[Requirement] Starting with the first line below, reproduce each line exactly until you have included the one bearing "BUFFER_PORTS_ARGS = -buffer_cell sky130_fd_sc_hd__clkbuf_2".

===== Source information

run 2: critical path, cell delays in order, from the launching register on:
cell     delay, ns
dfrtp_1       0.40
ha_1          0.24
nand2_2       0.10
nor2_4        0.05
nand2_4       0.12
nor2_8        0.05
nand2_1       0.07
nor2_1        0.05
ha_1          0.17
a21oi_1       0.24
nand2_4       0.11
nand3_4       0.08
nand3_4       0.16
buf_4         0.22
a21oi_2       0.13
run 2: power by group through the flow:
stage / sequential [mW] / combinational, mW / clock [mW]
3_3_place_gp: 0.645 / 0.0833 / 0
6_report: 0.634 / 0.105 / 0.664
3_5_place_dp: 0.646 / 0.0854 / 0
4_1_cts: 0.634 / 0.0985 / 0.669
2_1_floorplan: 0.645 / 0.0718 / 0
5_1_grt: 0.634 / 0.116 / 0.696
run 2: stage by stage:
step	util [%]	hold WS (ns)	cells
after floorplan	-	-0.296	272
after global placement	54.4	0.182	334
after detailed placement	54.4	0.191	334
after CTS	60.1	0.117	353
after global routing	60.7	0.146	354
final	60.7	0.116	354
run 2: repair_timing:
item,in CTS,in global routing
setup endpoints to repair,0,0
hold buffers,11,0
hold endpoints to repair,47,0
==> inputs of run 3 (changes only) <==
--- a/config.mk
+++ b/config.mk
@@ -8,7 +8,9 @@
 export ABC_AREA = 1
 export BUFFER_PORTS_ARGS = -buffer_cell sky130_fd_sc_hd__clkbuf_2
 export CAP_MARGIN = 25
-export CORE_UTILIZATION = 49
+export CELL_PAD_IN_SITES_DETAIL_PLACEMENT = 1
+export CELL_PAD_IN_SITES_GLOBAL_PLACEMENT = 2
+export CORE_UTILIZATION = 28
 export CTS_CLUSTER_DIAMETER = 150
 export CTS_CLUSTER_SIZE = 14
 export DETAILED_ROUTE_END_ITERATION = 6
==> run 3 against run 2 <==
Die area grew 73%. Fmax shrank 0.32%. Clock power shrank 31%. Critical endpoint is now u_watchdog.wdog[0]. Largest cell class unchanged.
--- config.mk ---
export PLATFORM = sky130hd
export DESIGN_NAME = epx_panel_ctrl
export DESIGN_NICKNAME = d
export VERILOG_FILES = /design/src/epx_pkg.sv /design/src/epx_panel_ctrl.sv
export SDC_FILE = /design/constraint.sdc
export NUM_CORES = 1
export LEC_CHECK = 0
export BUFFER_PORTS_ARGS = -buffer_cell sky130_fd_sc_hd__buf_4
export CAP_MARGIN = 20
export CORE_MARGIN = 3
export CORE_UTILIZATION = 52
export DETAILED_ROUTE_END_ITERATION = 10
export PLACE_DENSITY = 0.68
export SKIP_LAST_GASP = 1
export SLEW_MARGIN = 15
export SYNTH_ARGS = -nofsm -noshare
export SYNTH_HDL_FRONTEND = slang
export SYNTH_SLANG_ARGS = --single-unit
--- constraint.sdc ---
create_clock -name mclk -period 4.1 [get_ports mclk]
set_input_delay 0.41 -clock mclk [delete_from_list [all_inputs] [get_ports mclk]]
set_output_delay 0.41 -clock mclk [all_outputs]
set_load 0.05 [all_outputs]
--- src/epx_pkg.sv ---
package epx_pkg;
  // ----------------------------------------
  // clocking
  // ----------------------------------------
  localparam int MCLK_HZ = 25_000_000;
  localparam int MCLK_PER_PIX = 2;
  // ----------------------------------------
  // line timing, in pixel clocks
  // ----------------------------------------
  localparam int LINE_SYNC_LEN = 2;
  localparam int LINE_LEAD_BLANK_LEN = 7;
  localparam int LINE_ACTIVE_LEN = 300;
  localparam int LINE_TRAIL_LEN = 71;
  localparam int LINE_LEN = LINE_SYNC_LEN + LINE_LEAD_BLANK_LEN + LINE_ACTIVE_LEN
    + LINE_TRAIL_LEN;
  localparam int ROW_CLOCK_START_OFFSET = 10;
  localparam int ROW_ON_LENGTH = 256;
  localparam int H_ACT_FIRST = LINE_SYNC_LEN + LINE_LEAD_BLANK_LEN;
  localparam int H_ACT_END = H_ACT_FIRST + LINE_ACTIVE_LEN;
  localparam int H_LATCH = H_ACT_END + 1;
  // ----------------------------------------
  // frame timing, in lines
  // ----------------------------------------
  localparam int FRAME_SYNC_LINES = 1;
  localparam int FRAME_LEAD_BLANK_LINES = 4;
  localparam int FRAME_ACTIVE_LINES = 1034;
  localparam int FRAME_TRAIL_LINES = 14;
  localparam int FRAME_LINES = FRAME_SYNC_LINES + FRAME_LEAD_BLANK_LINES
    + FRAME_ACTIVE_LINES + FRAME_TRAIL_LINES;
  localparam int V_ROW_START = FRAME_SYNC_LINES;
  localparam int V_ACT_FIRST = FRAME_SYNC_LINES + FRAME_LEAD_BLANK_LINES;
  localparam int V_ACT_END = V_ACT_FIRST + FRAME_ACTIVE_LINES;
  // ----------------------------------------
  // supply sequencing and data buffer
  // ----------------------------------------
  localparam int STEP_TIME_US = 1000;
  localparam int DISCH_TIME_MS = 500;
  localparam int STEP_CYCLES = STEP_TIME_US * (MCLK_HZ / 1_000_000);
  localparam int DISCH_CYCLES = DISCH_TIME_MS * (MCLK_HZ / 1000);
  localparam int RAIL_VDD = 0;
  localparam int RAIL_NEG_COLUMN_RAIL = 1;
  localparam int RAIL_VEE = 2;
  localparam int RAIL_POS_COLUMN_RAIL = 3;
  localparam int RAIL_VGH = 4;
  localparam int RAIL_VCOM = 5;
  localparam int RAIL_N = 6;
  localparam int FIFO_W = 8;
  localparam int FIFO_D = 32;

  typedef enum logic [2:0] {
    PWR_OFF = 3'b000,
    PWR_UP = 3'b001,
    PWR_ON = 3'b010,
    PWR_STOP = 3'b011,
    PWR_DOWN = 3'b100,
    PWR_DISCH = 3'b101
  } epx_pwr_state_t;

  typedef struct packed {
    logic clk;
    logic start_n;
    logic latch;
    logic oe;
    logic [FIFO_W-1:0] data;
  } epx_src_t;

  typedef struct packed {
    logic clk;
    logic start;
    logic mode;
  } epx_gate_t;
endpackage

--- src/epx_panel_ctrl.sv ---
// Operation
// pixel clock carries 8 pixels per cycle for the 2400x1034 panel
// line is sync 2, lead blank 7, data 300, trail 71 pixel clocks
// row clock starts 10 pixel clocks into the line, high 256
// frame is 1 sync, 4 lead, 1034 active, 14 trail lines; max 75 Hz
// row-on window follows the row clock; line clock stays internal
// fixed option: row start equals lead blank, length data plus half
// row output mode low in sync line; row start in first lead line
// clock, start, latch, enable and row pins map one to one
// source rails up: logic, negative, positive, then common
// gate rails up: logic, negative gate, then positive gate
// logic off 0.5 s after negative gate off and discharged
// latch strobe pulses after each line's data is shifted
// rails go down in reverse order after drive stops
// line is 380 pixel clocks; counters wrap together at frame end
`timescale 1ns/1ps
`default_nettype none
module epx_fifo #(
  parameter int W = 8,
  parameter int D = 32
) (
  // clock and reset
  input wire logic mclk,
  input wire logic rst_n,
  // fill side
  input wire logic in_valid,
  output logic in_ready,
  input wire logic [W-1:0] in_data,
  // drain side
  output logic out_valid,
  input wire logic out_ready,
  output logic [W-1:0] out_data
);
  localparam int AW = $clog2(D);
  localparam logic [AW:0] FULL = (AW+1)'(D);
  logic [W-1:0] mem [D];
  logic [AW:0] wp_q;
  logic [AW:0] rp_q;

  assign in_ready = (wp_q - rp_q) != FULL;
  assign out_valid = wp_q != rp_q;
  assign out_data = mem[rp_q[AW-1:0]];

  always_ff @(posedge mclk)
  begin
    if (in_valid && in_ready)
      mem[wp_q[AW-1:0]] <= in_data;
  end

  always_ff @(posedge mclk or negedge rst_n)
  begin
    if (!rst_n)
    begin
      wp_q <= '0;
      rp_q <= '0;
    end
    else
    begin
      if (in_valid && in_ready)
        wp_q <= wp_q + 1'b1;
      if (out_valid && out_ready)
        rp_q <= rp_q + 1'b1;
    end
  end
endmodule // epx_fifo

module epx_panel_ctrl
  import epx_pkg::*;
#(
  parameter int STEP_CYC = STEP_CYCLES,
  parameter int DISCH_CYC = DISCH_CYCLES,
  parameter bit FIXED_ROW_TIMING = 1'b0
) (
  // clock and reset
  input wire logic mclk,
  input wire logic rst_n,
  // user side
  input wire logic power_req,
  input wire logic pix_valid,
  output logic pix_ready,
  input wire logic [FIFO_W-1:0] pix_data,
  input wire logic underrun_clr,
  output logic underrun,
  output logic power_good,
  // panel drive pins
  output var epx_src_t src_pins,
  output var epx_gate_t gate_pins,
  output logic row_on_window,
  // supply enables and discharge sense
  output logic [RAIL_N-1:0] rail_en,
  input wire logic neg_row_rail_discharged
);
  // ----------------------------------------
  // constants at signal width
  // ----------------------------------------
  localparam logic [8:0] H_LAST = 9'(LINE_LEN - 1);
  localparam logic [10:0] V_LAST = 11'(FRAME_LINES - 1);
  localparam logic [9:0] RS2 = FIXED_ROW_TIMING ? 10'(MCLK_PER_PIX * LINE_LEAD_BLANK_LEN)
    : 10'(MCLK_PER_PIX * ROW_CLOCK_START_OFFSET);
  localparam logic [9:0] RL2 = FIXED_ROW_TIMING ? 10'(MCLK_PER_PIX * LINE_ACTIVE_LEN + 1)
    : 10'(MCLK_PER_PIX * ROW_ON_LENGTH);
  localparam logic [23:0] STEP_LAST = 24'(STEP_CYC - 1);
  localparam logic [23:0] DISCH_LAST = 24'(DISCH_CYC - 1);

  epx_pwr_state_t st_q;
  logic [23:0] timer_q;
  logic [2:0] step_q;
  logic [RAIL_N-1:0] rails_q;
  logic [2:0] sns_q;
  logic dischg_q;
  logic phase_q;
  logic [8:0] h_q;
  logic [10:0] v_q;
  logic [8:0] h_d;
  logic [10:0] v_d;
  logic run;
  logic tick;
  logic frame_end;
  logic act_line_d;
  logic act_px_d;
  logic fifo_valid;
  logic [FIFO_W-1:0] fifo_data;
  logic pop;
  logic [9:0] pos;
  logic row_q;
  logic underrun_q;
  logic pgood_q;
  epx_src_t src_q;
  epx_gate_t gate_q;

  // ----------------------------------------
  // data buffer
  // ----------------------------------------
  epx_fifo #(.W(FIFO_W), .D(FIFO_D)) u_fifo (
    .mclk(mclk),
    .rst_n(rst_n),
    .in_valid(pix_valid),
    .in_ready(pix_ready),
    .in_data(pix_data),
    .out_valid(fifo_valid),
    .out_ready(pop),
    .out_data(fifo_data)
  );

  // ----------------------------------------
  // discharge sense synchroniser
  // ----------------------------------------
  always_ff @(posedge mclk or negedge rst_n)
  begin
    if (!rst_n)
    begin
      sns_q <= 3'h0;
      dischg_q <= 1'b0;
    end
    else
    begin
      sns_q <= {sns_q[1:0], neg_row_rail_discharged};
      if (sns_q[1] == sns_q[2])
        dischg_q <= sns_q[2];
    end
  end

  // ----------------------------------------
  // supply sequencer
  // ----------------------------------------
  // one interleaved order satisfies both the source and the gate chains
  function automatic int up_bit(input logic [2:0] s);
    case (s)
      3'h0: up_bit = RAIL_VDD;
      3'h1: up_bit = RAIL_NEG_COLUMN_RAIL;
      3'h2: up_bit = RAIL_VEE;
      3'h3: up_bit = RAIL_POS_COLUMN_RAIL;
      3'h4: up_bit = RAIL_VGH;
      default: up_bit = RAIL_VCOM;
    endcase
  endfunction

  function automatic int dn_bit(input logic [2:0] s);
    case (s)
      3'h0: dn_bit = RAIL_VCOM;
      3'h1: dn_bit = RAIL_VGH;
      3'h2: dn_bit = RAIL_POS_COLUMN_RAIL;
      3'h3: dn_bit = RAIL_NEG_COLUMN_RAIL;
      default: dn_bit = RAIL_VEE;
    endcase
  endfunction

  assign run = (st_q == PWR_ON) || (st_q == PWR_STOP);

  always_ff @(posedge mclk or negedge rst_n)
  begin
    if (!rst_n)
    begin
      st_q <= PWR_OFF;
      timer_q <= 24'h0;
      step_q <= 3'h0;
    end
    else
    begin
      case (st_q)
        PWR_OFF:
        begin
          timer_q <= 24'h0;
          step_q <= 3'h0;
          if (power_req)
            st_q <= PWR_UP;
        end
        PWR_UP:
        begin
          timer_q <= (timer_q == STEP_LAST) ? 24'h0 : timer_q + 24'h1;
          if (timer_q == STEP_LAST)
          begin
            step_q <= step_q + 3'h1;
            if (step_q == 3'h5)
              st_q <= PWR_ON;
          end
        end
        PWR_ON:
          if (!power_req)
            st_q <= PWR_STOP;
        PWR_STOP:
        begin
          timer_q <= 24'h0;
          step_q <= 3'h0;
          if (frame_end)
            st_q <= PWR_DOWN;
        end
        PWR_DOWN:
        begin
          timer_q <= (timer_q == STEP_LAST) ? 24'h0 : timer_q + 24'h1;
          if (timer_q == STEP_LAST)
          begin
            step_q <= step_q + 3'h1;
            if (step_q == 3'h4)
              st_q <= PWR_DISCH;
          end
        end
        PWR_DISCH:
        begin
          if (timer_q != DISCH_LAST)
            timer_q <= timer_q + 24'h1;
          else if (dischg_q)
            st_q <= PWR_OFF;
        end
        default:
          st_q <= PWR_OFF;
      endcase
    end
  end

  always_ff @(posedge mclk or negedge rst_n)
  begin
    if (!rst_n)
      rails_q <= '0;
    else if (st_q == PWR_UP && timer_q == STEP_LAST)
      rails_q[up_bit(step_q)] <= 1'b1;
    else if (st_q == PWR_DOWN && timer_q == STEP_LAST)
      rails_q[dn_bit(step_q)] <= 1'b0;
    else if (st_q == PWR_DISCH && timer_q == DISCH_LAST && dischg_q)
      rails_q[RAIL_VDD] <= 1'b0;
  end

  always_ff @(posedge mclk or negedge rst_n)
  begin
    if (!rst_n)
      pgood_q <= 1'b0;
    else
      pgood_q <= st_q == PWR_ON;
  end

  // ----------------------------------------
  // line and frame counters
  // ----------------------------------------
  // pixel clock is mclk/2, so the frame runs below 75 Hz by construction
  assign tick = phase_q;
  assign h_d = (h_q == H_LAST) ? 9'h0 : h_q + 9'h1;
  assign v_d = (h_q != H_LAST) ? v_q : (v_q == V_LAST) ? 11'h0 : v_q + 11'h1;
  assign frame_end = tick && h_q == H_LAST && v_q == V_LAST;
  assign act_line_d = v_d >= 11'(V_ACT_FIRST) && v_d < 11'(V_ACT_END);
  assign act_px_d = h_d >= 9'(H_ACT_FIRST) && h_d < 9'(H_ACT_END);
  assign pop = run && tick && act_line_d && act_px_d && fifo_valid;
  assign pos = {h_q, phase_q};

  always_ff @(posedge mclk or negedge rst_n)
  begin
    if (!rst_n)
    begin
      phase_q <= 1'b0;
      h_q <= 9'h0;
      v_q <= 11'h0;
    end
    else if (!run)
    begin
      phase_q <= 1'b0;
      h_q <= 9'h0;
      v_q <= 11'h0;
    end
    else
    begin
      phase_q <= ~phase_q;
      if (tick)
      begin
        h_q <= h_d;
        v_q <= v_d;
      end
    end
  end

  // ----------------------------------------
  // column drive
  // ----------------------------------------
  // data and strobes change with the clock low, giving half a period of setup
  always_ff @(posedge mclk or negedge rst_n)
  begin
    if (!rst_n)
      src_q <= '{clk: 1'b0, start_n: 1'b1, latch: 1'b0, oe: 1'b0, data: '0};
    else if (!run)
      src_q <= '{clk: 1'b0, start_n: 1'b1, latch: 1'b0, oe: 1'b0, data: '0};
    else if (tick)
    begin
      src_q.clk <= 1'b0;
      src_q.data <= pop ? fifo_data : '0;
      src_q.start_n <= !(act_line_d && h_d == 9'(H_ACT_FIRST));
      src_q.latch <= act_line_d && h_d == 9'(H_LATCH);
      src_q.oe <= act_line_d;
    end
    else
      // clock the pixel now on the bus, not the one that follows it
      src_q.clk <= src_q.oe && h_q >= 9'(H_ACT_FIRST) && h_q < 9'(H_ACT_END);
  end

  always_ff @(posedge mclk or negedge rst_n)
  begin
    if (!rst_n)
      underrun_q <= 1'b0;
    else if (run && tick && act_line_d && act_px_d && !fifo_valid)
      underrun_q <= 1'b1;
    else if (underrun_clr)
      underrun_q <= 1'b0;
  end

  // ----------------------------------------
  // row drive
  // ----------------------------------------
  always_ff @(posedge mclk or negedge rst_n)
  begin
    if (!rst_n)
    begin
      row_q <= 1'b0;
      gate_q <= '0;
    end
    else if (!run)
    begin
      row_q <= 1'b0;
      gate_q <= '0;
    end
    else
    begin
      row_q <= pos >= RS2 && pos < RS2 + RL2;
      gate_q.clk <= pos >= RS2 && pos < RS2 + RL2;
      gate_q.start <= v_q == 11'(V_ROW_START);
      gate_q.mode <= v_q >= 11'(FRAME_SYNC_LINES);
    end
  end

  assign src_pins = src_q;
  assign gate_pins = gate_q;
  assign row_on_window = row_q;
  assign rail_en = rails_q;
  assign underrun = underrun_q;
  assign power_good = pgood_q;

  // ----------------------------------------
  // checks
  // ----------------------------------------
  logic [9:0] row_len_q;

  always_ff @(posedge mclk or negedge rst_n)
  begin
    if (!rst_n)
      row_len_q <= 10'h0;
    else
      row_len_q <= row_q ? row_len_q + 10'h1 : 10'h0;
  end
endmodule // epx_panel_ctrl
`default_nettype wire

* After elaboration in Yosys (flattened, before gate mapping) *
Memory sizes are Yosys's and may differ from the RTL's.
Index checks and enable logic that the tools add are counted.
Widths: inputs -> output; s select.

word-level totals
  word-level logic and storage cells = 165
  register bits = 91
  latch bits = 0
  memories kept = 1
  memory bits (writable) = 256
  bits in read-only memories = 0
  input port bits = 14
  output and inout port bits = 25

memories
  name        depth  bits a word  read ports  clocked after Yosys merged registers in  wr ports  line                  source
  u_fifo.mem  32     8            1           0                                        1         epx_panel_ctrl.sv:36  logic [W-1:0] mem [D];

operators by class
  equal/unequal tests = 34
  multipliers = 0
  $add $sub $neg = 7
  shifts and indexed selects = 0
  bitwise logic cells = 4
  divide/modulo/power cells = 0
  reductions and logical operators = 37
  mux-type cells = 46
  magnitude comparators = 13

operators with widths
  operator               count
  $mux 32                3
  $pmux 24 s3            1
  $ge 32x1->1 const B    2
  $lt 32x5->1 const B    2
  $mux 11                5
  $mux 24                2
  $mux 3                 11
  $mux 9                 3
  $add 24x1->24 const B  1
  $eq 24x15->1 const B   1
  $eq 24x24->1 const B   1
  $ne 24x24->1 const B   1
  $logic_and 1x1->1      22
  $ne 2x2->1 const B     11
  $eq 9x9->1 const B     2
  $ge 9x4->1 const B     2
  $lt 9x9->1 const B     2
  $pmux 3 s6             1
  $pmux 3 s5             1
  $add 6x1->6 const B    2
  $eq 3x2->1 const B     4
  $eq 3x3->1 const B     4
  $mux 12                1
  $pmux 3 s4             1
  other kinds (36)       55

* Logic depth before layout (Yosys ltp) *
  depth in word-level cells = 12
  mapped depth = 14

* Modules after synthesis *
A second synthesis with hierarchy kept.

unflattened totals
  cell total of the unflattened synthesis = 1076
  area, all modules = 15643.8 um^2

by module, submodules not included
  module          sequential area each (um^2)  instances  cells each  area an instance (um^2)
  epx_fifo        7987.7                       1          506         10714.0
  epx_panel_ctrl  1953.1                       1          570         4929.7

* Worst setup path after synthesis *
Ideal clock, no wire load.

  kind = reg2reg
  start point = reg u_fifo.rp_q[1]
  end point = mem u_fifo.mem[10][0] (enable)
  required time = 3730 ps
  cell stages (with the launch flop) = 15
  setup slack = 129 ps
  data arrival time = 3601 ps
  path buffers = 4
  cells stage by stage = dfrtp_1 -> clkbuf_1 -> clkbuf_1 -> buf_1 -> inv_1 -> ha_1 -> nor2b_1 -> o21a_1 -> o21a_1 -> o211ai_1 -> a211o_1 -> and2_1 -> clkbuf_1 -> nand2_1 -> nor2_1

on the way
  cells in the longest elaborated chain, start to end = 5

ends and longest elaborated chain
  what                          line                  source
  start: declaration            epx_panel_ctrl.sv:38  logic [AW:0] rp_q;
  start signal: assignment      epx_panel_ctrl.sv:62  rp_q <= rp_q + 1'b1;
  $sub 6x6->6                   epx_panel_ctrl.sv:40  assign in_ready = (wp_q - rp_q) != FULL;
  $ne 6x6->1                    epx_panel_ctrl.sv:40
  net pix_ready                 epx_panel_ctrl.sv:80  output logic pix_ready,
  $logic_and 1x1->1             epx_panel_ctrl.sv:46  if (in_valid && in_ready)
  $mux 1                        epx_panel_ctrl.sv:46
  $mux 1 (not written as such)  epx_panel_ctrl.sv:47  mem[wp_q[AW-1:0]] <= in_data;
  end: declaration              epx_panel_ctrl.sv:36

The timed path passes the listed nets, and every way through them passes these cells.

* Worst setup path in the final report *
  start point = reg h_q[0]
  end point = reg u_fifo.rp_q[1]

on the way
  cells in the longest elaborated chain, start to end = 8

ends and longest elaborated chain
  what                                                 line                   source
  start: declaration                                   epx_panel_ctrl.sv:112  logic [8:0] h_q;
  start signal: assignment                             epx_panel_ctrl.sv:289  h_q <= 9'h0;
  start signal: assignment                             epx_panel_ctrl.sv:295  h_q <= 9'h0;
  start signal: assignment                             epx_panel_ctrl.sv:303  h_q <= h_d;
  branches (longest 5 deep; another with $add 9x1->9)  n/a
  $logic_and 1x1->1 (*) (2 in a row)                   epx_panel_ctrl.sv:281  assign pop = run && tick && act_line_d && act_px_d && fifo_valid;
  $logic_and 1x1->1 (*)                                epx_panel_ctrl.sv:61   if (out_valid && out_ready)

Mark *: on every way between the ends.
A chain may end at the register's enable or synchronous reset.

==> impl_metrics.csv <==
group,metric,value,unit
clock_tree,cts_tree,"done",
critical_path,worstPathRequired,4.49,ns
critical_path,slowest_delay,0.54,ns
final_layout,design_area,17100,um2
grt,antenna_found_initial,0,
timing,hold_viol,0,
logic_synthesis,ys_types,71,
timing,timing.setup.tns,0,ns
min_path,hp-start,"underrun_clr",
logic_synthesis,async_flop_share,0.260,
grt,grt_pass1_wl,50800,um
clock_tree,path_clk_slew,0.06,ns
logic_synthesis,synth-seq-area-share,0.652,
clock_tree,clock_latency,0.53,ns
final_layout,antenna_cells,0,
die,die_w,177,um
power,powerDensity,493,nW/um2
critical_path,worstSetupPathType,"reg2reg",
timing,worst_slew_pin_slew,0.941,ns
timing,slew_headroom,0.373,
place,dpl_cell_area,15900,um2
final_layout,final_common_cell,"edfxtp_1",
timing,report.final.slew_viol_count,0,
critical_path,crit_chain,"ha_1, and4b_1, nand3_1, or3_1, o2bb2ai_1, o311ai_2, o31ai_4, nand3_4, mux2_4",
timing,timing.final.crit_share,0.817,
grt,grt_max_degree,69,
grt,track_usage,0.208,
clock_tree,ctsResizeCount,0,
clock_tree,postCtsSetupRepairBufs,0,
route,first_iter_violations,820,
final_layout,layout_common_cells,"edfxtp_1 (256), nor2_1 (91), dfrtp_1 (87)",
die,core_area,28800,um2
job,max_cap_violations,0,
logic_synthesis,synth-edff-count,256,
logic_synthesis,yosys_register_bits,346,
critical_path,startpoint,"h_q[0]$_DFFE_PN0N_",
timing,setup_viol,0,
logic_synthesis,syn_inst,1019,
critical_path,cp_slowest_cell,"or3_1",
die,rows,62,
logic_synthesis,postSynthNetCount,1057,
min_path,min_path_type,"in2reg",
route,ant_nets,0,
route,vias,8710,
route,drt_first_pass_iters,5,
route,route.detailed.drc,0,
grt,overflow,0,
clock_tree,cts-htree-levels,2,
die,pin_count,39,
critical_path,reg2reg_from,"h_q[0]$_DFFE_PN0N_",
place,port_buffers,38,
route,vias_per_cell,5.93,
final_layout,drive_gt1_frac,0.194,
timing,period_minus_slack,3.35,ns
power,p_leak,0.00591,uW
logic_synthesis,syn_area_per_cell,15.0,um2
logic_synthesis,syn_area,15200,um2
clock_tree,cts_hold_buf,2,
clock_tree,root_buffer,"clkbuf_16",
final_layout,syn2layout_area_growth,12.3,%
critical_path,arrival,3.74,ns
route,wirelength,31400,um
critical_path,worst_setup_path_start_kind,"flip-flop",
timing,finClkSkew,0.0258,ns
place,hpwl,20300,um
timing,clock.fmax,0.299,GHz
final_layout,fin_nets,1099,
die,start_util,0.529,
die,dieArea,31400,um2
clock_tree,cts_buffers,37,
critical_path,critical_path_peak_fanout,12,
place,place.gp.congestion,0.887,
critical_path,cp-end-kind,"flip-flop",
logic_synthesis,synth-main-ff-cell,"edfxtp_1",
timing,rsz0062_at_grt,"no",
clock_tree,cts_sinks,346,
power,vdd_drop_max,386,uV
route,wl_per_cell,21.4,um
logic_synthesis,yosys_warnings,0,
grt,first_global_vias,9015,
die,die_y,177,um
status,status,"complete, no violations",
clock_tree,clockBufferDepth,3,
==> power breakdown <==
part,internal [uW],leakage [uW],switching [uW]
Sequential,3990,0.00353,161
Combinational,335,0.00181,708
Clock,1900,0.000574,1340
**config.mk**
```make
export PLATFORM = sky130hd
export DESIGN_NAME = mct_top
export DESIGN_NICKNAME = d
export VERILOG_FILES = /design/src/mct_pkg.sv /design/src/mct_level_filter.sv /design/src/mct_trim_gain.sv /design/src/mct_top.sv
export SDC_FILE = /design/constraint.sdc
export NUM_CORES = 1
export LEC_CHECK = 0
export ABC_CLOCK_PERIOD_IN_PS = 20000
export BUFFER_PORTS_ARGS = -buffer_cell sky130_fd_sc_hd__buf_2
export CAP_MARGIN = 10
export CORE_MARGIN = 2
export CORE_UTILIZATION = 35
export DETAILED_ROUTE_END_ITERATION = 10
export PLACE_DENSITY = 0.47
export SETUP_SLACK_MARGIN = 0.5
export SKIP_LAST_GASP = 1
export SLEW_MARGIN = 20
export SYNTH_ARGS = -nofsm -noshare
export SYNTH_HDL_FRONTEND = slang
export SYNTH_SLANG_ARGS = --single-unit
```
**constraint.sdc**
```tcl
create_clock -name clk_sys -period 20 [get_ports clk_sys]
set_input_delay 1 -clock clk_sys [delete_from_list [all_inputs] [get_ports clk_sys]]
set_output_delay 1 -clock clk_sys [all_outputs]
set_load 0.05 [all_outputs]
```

==========

[Exercise result]
run 2: critical path, cell delays in order, from the launching register on:
cell     delay, ns
dfrtp_1       0.40
ha_1          0.24
nand2_2       0.10
nor2_4        0.05
nand2_4       0.12
nor2_8        0.05
nand2_1       0.07
nor2_1        0.05
ha_1          0.17
a21oi_1       0.24
nand2_4       0.11
nand3_4       0.08
nand3_4       0.16
buf_4         0.22
a21oi_2       0.13
run 2: power by group through the flow:
stage / sequential [mW] / combinational, mW / clock [mW]
3_3_place_gp: 0.645 / 0.0833 / 0
6_report: 0.634 / 0.105 / 0.664
3_5_place_dp: 0.646 / 0.0854 / 0
4_1_cts: 0.634 / 0.0985 / 0.669
2_1_floorplan: 0.645 / 0.0718 / 0
5_1_grt: 0.634 / 0.116 / 0.696
run 2: stage by stage:
step	util [%]	hold WS (ns)	cells
after floorplan	-	-0.296	272
after global placement	54.4	0.182	334
after detailed placement	54.4	0.191	334
after CTS	60.1	0.117	353
after global routing	60.7	0.146	354
final	60.7	0.116	354
run 2: repair_timing:
item,in CTS,in global routing
setup endpoints to repair,0,0
hold buffers,11,0
hold endpoints to repair,47,0
==> inputs of run 3 (changes only) <==
--- a/config.mk
+++ b/config.mk
@@ -8,7 +8,9 @@
 export ABC_AREA = 1
 export BUFFER_PORTS_ARGS = -buffer_cell sky130_fd_sc_hd__clkbuf_2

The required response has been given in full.